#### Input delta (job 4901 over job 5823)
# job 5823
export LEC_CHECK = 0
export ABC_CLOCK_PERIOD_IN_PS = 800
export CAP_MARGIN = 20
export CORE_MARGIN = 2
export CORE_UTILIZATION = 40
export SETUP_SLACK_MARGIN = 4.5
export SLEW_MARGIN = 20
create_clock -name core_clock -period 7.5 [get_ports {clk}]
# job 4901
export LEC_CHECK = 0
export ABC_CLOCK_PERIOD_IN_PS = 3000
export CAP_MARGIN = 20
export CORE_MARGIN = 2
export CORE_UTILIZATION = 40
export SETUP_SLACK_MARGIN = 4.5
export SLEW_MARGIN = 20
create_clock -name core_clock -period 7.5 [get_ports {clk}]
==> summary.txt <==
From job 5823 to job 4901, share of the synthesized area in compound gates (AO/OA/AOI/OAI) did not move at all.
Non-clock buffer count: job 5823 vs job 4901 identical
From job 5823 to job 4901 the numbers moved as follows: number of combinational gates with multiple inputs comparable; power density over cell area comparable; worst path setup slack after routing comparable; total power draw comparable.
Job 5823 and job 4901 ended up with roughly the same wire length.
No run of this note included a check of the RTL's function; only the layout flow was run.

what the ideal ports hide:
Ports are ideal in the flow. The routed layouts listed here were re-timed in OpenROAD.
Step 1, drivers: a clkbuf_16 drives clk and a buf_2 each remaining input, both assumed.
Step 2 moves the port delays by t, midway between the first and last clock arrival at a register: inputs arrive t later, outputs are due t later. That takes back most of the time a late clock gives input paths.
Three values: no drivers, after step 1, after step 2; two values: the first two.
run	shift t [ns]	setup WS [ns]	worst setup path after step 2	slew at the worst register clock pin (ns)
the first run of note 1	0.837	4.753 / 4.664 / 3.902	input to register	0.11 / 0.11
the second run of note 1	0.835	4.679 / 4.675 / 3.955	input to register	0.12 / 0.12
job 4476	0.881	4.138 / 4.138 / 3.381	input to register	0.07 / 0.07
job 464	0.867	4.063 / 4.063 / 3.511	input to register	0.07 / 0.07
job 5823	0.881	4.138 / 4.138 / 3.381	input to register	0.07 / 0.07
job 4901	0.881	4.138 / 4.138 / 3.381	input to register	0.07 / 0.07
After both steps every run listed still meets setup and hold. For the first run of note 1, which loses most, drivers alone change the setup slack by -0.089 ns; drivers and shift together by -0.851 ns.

================================

◆ **Requirement**
When the line with "export ABC_CLOCK_PERIOD_IN_PS = 800" is reached in the data above, begin copying, and stop after the line with "Non-clock buffer count: job"; copy each line exactly, both ends included.

◆ **Solution for this exercise**
export ABC_CLOCK_PERIOD_IN_PS = 800
export CAP_MARGIN = 20
export CORE_MARGIN = 2
export CORE_UTILIZATION = 40
export SETUP_SLACK_MARGIN = 4.5
export SLEW_MARGIN = 20
create_clock -name core_clock -period 7.5 [get_ports {clk}]
# job 4901
export LEC_CHECK = 0
export ABC_CLOCK_PERIOD_IN_PS = 3000
export CAP_MARGIN = 20
export CORE_MARGIN = 2
export CORE_UTILIZATION = 40
export SETUP_SLACK_MARGIN = 4.5
export SLEW_MARGIN = 20
create_clock -name core_clock -period 7.5 [get_ports {clk}]
==> summary.txt <==
From job 5823 to job 4901, share of the synthesized area in compound gates (AO/OA/AOI/OAI) did not move at all.
Non-clock buffer count: job 5823 vs job 4901 identical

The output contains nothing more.